Open eclrbohnhoff opened 1 year ago
Could you please share the error message? Also, how does the worker thread exit, is the OS reclaiming the thread or are you joining the thread yourself?
[09:06:21] C:\eclwork\Source\3rdParty\xgboost\xgboost\src\common\common.h:45: C:\eclwork\Source\3rdParty\xgboost\xgboost\src\common\host_device_vector.cu: 264: cudaErrorInitializationError: initialization error
It looks like that calling XGBoosterPredictFromDMatrix() is what is triggering this condition.
The worker thread is a normal std::thread and join() is being called by the main thread after the thread is signaled to return.
Functions are called in this order:
XGDMatrixCreateFromCallback() //training data Xy
XGDMatrixCreateFromCallback() //test data XyTest
callbacks are using:
XGProxyDMatrixSetDataDense()
XGDMatrixSetDenseInfo() // setting "label"
The rest of the calls
XGBoosterCreate() // cache of Xy and XyTest
XGBoosterSetParam() //multiple calls
for () {
XGBoosterUpdateOneIter() // Xy
XGBoosterEvalOneIter()
}
XGDMatrixFree(Xy)
XGBoosterPredictFromDMatrix() //XyTest
XGDMatrixGetFloatInfo(XyTest, "label"...)
XGDMatrixFree(XyTest)
Thread returns and main thread takes ownership of the BoosterHandle
Unfortunately, I don't quite understand the cause of this at the moment. I don't use Windows myself. Based on the error message, my guess is that during the destruction of the thread's local memory, the cuda runtime context is destroyed by the system before XGBoost can free up its device memory.

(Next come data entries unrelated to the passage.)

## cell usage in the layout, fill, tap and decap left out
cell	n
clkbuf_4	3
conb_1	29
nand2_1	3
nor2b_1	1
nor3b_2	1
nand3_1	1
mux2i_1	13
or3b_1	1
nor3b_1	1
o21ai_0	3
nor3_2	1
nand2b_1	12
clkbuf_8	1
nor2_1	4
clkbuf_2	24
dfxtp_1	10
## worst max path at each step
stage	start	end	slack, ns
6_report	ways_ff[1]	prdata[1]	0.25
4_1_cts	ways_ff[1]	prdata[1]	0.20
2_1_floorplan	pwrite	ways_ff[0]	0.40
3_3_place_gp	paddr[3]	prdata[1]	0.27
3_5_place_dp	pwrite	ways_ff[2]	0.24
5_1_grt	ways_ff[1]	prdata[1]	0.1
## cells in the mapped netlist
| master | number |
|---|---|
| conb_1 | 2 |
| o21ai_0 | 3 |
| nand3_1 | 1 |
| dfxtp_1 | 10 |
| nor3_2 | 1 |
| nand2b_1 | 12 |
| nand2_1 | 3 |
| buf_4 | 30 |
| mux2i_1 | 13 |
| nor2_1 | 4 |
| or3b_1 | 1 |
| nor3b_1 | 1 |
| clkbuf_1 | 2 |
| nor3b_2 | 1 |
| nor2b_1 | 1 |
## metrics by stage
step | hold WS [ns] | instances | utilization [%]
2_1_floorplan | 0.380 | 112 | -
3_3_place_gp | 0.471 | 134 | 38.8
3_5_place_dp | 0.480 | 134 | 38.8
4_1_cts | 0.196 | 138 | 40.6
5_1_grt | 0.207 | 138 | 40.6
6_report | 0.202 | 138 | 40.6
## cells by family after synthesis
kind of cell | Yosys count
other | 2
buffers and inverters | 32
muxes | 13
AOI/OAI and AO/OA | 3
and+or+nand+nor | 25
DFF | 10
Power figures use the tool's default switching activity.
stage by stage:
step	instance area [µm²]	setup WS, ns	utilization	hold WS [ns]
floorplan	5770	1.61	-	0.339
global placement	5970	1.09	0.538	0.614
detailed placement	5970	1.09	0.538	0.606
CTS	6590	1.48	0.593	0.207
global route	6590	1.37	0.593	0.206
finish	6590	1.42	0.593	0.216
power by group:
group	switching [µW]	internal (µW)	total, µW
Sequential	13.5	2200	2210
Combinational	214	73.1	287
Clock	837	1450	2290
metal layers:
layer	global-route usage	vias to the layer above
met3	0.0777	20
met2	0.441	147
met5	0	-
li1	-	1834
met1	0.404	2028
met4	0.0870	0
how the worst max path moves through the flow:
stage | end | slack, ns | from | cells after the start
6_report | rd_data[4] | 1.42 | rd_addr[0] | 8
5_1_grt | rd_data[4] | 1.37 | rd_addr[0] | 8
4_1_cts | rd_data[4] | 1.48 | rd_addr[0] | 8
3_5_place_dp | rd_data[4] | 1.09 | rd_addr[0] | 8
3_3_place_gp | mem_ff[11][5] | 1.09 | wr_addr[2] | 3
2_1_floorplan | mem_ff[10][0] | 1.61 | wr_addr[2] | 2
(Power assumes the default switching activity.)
**config.mk**
```make
export PLATFORM = sky130hd
export DESIGN_NAME = slru_lru
export DESIGN_NICKNAME = d
export VERILOG_FILES = /design/src/hw/rtl/slru_pkg.sv /design/src/hw/rtl/slru_lru.sv
export SDC_FILE = /design/constraint.sdc
export NUM_CORES = 1
export LEC_CHECK = 0
export BUFFER_PORTS_ARGS = -buffer_cell sky130_fd_sc_hd__buf_2
export CAP_MARGIN = 20
export CELL_PAD_IN_SITES_DETAIL_PLACEMENT = 1
export CELL_PAD_IN_SITES_GLOBAL_PLACEMENT = 1
export CORE_AREA = 2 2 182 184
export DETAILED_ROUTE_END_ITERATION = 7
export DIE_AREA = 0 0 184 186
export PLACE_DENSITY_LB_ADDON = 0.1
export SETUP_SLACK_MARGIN = 0.02
export SYNTH_ARGS = -nofsm -noshare
export SYNTH_HDL_FRONTEND = slang
export SYNTH_SLANG_ARGS = --single-unit
export TNS_END_PERCENT = 100
```
**constraint.sdc**
```tcl
create_clock -name vclk -period 5.87
set_input_delay 0.2935 -clock vclk [all_inputs]
set_output_delay 0.2935 -clock vclk [all_outputs]
set_load 0.01 [all_outputs]
```
`src/rtl/core/pmdc_pkg.sv`:
```
// ----------------------------------------------------------------------------
// pmdc_pkg: shared types and constants for the page-mode DRAM controller
// Holds the operation and command codes, the controller states, and the
// command and status groups that pass between the controller and datapath.
// ----------------------------------------------------------------------------
package pmdc_pkg;

  // Refresh debt saturates at this limit, and never above the counter width.
  localparam int DEBT_LIMIT = 31;
  localparam int DEBT_W     = 5;
  localparam logic [DEBT_W-1:0] DEBT_CAP =
    (DEBT_LIMIT < 31) ? DEBT_W'(DEBT_LIMIT) : DEBT_W'(31);

  // Configuration port.
  localparam int PADDR_W = 2;
  localparam int PDATA_W = 32;
  localparam logic [PADDR_W-1:0] ADDR_REFRESH_INTERVAL = 2'd0;
  localparam logic [15:0] REFRESH_INTERVAL_RESET = 16'd2000;

  // Input operation codes.
  typedef enum logic [2:0] {
    OP_TICK   = 3'd0,
    OP_READ   = 3'd1,
    OP_WRITE  = 3'd2,
    OP_END    = 3'd3,
    OP_NIBBLE = 3'd4
  } op_t;

  // DRAM command codes on the result channel.
  typedef enum logic [2:0] {
    CMD_NONE      = 3'd0,
    CMD_REFRESH   = 3'd1,
    CMD_ACTIVATE  = 3'd2,
    CMD_READ      = 3'd3,
    CMD_WRITE     = 3'd4,
    CMD_PRECHARGE = 3'd5
  } cmd_t;

  // Kinds of result the datapath can load into its output register.
  typedef enum logic [2:0] {
    RK_REFRESH_TICK,
    RK_REFRESH_DEBT,
    RK_PRECHARGE,
    RK_ACTIVATE,
    RK_READ_HI,
    RK_READ_LO,
    RK_WRITE_HI,
    RK_WRITE_LO
  } result_kind_t;

  // Controller states.
  typedef enum logic [2:0] {
    S_IDLE,
    S_PRECHARGE,
    S_ACTIVATE,
    S_COLUMN_HI,
    S_COLUMN_LO,
    S_REFRESH,
    S_EMIT,
    S_READ_BYTE
  } state_t;

  // Command from the controller to the datapath.
  typedef struct packed {
    logic         accept;
    logic         emit;
    result_kind_t kind;
    logic         byte_done;
    logic         last;
  } ctrl_cmd_t;

  // Status from the datapath to the controller.
  typedef struct packed {
    logic       out_free;
    logic       fire;
    logic       busy;
    logic       page_open;
    logic       row_hit;
    logic [1:0] read_phase;
    logic       debt_zero;
    logic       debt_one;
  } dp_status_t;

endpackage

```
`src/rtl/core/pmdc_ctrl.sv`:
```
// ----------------------------------------------------------------------------
// pmdc_ctrl: sequencing state machine of the page-mode DRAM controller
// Accepts one item at a time and steps through the DRAM commands it causes,
// one result per cycle whenever the output register is free.
// ----------------------------------------------------------------------------
module pmdc_ctrl (
  input  logic                   clk,
  input  logic                   rst,
  input  logic                   in_valid,
  output logic                   in_stall,
  input  logic [2:0]             opcode,
  input  pmdc_pkg::dp_status_t   status,
  output pmdc_pkg::ctrl_cmd_t    cmd
);
  import pmdc_pkg::*;

  state_t       state;
  state_t       state_next;
  op_t          op_q;
  op_t          op_next;
  result_kind_t kind_q;
  result_kind_t kind_next;

  // State register.
  always_ff @(posedge clk) begin
    if (rst) begin
      state  <= S_IDLE;
      op_q   <= OP_TICK;
      kind_q <= RK_REFRESH_TICK;
    end else begin
      state  <= state_next;
      op_q   <= op_next;
      kind_q <= kind_next;
    end
  end

  assign in_stall = (state != S_IDLE);

  // Next state and datapath commands.
  always_comb begin
    state_next = state;
    op_next    = op_q;
    kind_next  = kind_q;
    cmd        = '0;
    unique case (state)
      S_IDLE: begin
        if (in_valid) begin
          cmd.accept = 1'b1;
          op_next    = op_t'(opcode);
          unique case (op_t'(opcode))
            OP_TICK: begin
              if (status.fire && !status.busy) begin
                kind_next  = RK_REFRESH_TICK;
                state_next = S_EMIT;
              end
            end
            OP_READ, OP_WRITE: begin
              if (status.page_open && !status.row_hit) begin
                state_next = S_PRECHARGE;
              end else if (!status.page_open) begin
                state_next = S_ACTIVATE;
              end else begin
                state_next = S_COLUMN_HI;
              end
            end
            OP_END: begin
              if (status.page_open) begin
                state_next = S_PRECHARGE;
              end else if (!status.debt_zero) begin
                state_next = S_REFRESH;
              end
            end
            OP_NIBBLE: begin
              if (status.read_phase == 2'd1) begin
                kind_next  = RK_READ_LO;
                state_next = S_EMIT;
              end else if (status.read_phase == 2'd2) begin
                state_next = S_READ_BYTE;
              end
            end
            default: begin
              state_next = S_IDLE;
            end
          endcase
        end
      end
      S_PRECHARGE: begin
        if (status.out_free) begin
          cmd.emit = 1'b1;
          cmd.kind = RK_PRECHARGE;
          if (op_q == OP_END) begin
            cmd.last   = status.debt_zero;
            state_next = status.debt_zero ? S_IDLE : S_REFRESH;
          end else begin
            state_next = S_ACTIVATE;
          end
        end
      end
      S_ACTIVATE: begin
        if (status.out_free) begin
          cmd.emit   = 1'b1;
          cmd.kind   = RK_ACTIVATE;
          state_next = S_COLUMN_HI;
        end
      end
      S_COLUMN_HI: begin
        if (status.out_free) begin
          cmd.emit = 1'b1;
          if (op_q == OP_READ) begin
            cmd.kind   = RK_READ_HI;
            cmd.last   = 1'b1;
            state_next = S_IDLE;
          end else begin
            cmd.kind   = RK_WRITE_HI;
            state_next = S_COLUMN_LO;
          end
        end
      end
      S_COLUMN_LO: begin
        if (status.out_free) begin
          cmd.emit   = 1'b1;
          cmd.kind   = RK_WRITE_LO;
          cmd.last   = 1'b1;
          state_next = S_IDLE;
        end
      end
      S_REFRESH: begin
        // One refresh per unit of debt; the datapath counts the debt down.
        if (status.out_free) begin
          cmd.emit = 1'b1;
          cmd.kind = RK_REFRESH_DEBT;
          cmd.last = status.debt_one;
          if (status.debt_one) begin
            state_next = S_IDLE;
          end
        end
      end
      S_EMIT: begin
        if (status.out_free) begin
          cmd.emit   = 1'b1;
          cmd.kind   = kind_q;
          cmd.last   = 1'b1;
          state_next = S_IDLE;
        end
      end
      S_READ_BYTE: begin
        if (status.out_free) begin
          cmd.emit      = 1'b1;
          cmd.byte_done = 1'b1;
          cmd.last      = 1'b1;
          state_next    = S_IDLE;
        end
      end
      default: begin
        state_next = S_IDLE;
      end
    endcase
  end

`ifndef NO_ASSERTIONS
  // A result is loaded only when the output register can take it.
  a_emit_needs_room: assert property (@(posedge clk) disable iff (rst)
    cmd.emit |-> status.out_free)
    else $error("result loaded while output register is occupied");

  // The low write column cycle belongs only to a write byte.
  a_column_lo_write: assert property (@(posedge clk) disable iff (rst)
    (state == S_COLUMN_LO) |-> (op_q == OP_WRITE))
    else $error("low write column cycle outside a write byte");

  // The final result of an item returns the controller to idle.
  a_last_ends_item: assert property (@(posedge clk) disable iff (rst)
    (cmd.emit && cmd.last) |=> (state == S_IDLE))
    else $error("controller busy after the final result of an item");
`endif

endmodule

```
`src/rtl/core/pmdc_datapath.sv`:
```
// ----------------------------------------------------------------------------
// pmdc_datapath: state, refresh timer and result register of the controller
// Holds page and read tracking, the refresh interval counter with its debt,
// the captured item fields, and the output register of the result channel.
// ----------------------------------------------------------------------------
module pmdc_datapath (
  input  logic                   clk,
  input  logic                   rst,
  input  pmdc_pkg::ctrl_cmd_t    cmd,
  output pmdc_pkg::dp_status_t   status,
  input  logic [15:0]            refresh_interval,
  input  logic [2:0]             opcode,
  input  logic [16:0]            byte_address,
  input  logic [7:0]             write_data,
  input  logic [3:0]             nibble_in,
  output logic                   out_valid,
  input  logic                   out_stall,
  output logic [2:0]             command,
  output logic [8:0]             pin_address,
  output logic [3:0]             write_nibble,
  output logic [7:0]             read_data,
  output logic                   read_valid,
  output logic                   debt_overflow,
  output logic                   last
);
  import pmdc_pkg::*;

  // Control state.
  logic              busy;
  logic              page_open;
  logic [8:0]        open_row;
  logic [DEBT_W-1:0] refresh_debt;
  logic              overflow_flag;
  logic [15:0]       tick_count;
  logic [1:0]        read_phase;
  logic [3:0]        high_nibble;
  logic [7:0]        pending_column;

  // Captured item fields.
  logic [8:0] row_q;
  logic [7:0] col_q;
  logic [7:0] wdata_q;
  logic [3:0] nib_q;

  logic [15:0]       tick_inc;
  logic              fire;
  logic [DEBT_W-1:0] debt_inc;
  logic              out_take;

  // Refresh interval check; an interval of zero means a full counter wrap.
  assign tick_inc = tick_count + 16'd1;
  assign fire     = (refresh_interval == 16'd0) ? (tick_inc == 16'd0)
                                                : (tick_inc >= refresh_interval);
  assign debt_inc = (refresh_debt < DEBT_CAP) ? refresh_debt + DEBT_W'(1)
                                              : refresh_debt;

  assign out_take = out_valid && !out_stall;

  // Status toward the controller.
  always_comb begin
    status.out_free   = !out_valid || !out_stall;
    status.fire       = fire;
    status.busy       = busy;
    status.page_open  = page_open;
    status.row_hit    = (open_row == byte_address[16:8]);
    status.read_phase = read_phase;
    status.debt_zero  = (refresh_debt == '0);
    status.debt_one   = (refresh_debt == DEBT_W'(1));
  end

  // Control state updates at item transfer and at each loaded result.
  always_ff @(posedge clk) begin
    if (rst) begin
      busy           <= 1'b0;
      page_open      <= 1'b0;
      open_row       <= '0;
      refresh_debt   <= '0;
      overflow_flag  <= 1'b0;
      tick_count     <= '0;
      read_phase     <= 2'd0;
      high_nibble    <= '0;
      pending_column <= '0;
    end else if (cmd.accept) begin
      unique case (op_t'(opcode))
        OP_TICK: begin
          if (fire) begin
            tick_count <= '0;
            if (busy) begin
              refresh_debt <= debt_inc;
              if (debt_inc >= DEBT_CAP) begin
                overflow_flag <= 1'b1;
              end
            end
          end else begin
            tick_count <= tick_inc;
          end
        end
        OP_READ: begin
          busy           <= 1'b1;
          read_phase     <= 2'd1;
          pending_column <= byte_address[7:0];
        end
        OP_WRITE: begin
          busy       <= 1'b1;
          read_phase <= 2'd0;
        end
        OP_END: begin
          busy       <= 1'b0;
          read_phase <= 2'd0;
        end
        OP_NIBBLE: begin
          if (read_phase == 2'd1) begin
            high_nibble <= nibble_in;
            read_phase  <= 2'd2;
          end else if (read_phase == 2'd2) begin
            read_phase <= 2'd0;
          end
        end
        default: begin
          busy <= busy;
        end
      endcase
    end else if (cmd.emit && !cmd.byte_done) begin
      unique case (cmd.kind)
        RK_PRECHARGE: page_open <= 1'b0;
        RK_ACTIVATE: begin
          page_open <= 1'b1;
          open_row  <= row_q;
        end
        RK_REFRESH_DEBT: refresh_debt <= refresh_debt - DEBT_W'(1);
        default: page_open <= page_open;
      endcase
    end
  end

  // Item field capture.
  always_ff @(posedge clk) begin
    if (cmd.accept) begin
      row_q   <= byte_address[16:8];
      col_q   <= byte_address[7:0];
      wdata_q <= write_data;
      nib_q   <= nibble_in;
    end
  end

  // Output register valid flag.
  always_ff @(posedge clk) begin
    if (rst) begin
      out_valid <= 1'b0;
    end else if (cmd.emit) begin
      out_valid <= 1'b1;
    end else if (out_take) begin
      out_valid <= 1'b0;
    end
  end

  // Output register payload, formed from the result kind.
  always_ff @(posedge clk) begin
    if (cmd.emit) begin
      debt_overflow <= overflow_flag;
      last          <= cmd.last;
      write_nibble  <= 4'd0;
      read_data     <= 8'd0;
      read_valid    <= 1'b0;
      pin_address   <= 9'd0;
      if (cmd.byte_done) begin
        command    <= CMD_NONE;
        read_data  <= {high_nibble, nib_q};
        read_valid <= 1'b1;
      end else begin
        unique case (cmd.kind)
          RK_REFRESH_TICK, RK_REFRESH_DEBT: begin
            command <= CMD_REFRESH;
          end
          RK_PRECHARGE: begin
            command     <= CMD_PRECHARGE;
            pin_address <= open_row;
          end
          RK_ACTIVATE: begin
            command     <= CMD_ACTIVATE;
            pin_address <= row_q;
          end
          RK_READ_HI: begin
            command     <= CMD_READ;
            pin_address <= {col_q, 1'b0};
          end
          RK_READ_LO: begin
            command     <= CMD_READ;
            pin_address <= {pending_column, 1'b1};
          end
          RK_WRITE_HI: begin
            command      <= CMD_WRITE;
            pin_address  <= {col_q, 1'b0};
            write_nibble <= wdata_q[7:4];
          end
          RK_WRITE_LO: begin
            command      <= CMD_WRITE;
            pin_address  <= {col_q, 1'b1};
            write_nibble <= wdata_q[3:0];
          end
          default: begin
            command <= CMD_NONE;
          end
        endcase
      end
    end
  end

`ifndef NO_ASSERTIONS
  // The refresh debt never exceeds its cap.
  a_debt_capped: assert property (@(posedge clk) disable iff (rst)
    refresh_debt <= DEBT_CAP)
    else $error("refresh debt above its cap");

  // Debt grows only from a tick taken while a transfer is busy.
  a_debt_only_busy: assert property (@(posedge clk) disable iff (rst)
    (refresh_debt > $past(refresh_debt)) |-> $past(busy))
    else $error("refresh debt grew while not busy");

  // A row activate opens the page on the captured row.
  a_activate_opens: assert property (@(posedge clk) disable iff (rst)
    (cmd.emit && !cmd.byte_done && cmd.kind == RK_ACTIVATE)
      |=> (page_open && open_row == $past(row_q)))
    else $error("row activate did not open the page");
`endif

endmodule

```
`src/rtl/core/page_mode_dram_controller_top.sv`:
```
// ----------------------------------------------------------------------------
// page_mode_dram_controller_top: fast-page-mode DRAM command controller
// Input items carry clock ticks, byte reads and writes, end of transfer and
// returned read nibbles. Each item causes zero or more DRAM command results.
// The input channel transfers an item when in_valid is high and in_stall is
// low; the output channel transfers a result when out_valid is high and
// out_stall is low, with last set on the final result of an item.
// Timing: an item is taken when the controller is idle, and its results follow
// one per cycle through a single output register whenever it is free
// (a read to a closed page gives two results, a row miss three, an end of
// transfer with full debt up to one precharge and 31 refreshes). The
// controller state machine, which loads one result a cycle, sets this rate.
// Items with no result (plain ticks, stray nibbles, unused opcodes) leave the
// controller idle. A stall on the output holds the pending result and sequence.
// Reset clears the page, read tracking, refresh timer and debt, and sets the
// refresh interval to 2000 ticks. The interval register lies at address 0
// of the APB-style port and should be written only while the block is idle.
// ----------------------------------------------------------------------------
module page_mode_dram_controller_top (
  input  logic                          clk,
  input  logic                          rst,
  // Configuration port.
  input  logic                          psel,
  input  logic                          penable,
  input  logic                          pwrite,
  input  logic [pmdc_pkg::PADDR_W-1:0]  paddr,
  input  logic [pmdc_pkg::PDATA_W-1:0]  pwdata,
  output logic [pmdc_pkg::PDATA_W-1:0]  prdata,
  output logic                          pready,
  // Input channel.
  input  logic                          in_valid,
  output logic                          in_stall,
  input  logic [2:0]                    opcode,
  input  logic [16:0]                   byte_address,
  input  logic [7:0]                    write_data,
  input  logic [3:0]                    nibble_in,
  // Output channel.
  output logic                          out_valid,
  input  logic                          out_stall,
  output logic [2:0]                    command,
  output logic [8:0]                    pin_address,
  output logic [3:0]                    write_nibble,
  output logic [7:0]                    read_data,
  output logic                          read_valid,
  output logic                          debt_overflow,
  output logic                          last
);
  import pmdc_pkg::*;

  logic        [15:0] refresh_interval;
  logic               cfg_write;
  ctrl_cmd_t          cmd;
  dp_status_t         status;

  // Configuration register write and read-back.
  assign pready    = 1'b1;
  assign cfg_write = psel && penable && pwrite && pready;

  always_ff @(posedge clk) begin
    if (rst) begin
      refresh_interval <= REFRESH_INTERVAL_RESET;
    end else if (cfg_write && paddr == ADDR_REFRESH_INTERVAL) begin
      refresh_interval <= pwdata[15:0];
    end
  end

  always_comb begin
    if (paddr == ADDR_REFRESH_INTERVAL) begin
      prdata = {{(PDATA_W-16){1'b0}}, refresh_interval};
    end else begin
      prdata = '0;
    end
  end

  // Sequencing state machine.
  pmdc_ctrl u_ctrl (
    .clk      (clk),
    .rst      (rst),
    .in_valid (in_valid),
    .in_stall (in_stall),
    .opcode   (opcode),
    .status   (status),
    .cmd      (cmd)
  );

  // State, refresh timer and result register.
  pmdc_datapath u_datapath (
    .clk              (clk),
    .rst              (rst),
    .cmd              (cmd),
    .status           (status),
    .refresh_interval (refresh_interval),
    .opcode           (opcode),
    .byte_address     (byte_address),
    .write_data       (write_data),
    .nibble_in        (nibble_in),
    .out_valid        (out_valid),
    .out_stall        (out_stall),
    .command          (command),
    .pin_address      (pin_address),
    .write_nibble     (write_nibble),
    .read_data        (read_data),
    .read_valid       (read_valid),
    .debt_overflow    (debt_overflow),
    .last             (last)
  );

endmodule
```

If my guess is correct, then we will have to invent a new predict function that returns a memory handle and ask the users to manage the returned prediction buffer.
Using VS 17.5.3 and the C API with branch release_2.0.0
Creating a "worker thread" to fit a model using XGBoosterUpdateOneIter() and using the option
XGBoosterSetParam(booster, "device", "cuda");
. When worker thread exits, I get a dmlc::Error exception with this call stack:I do not get this exception when I use the cpu device version.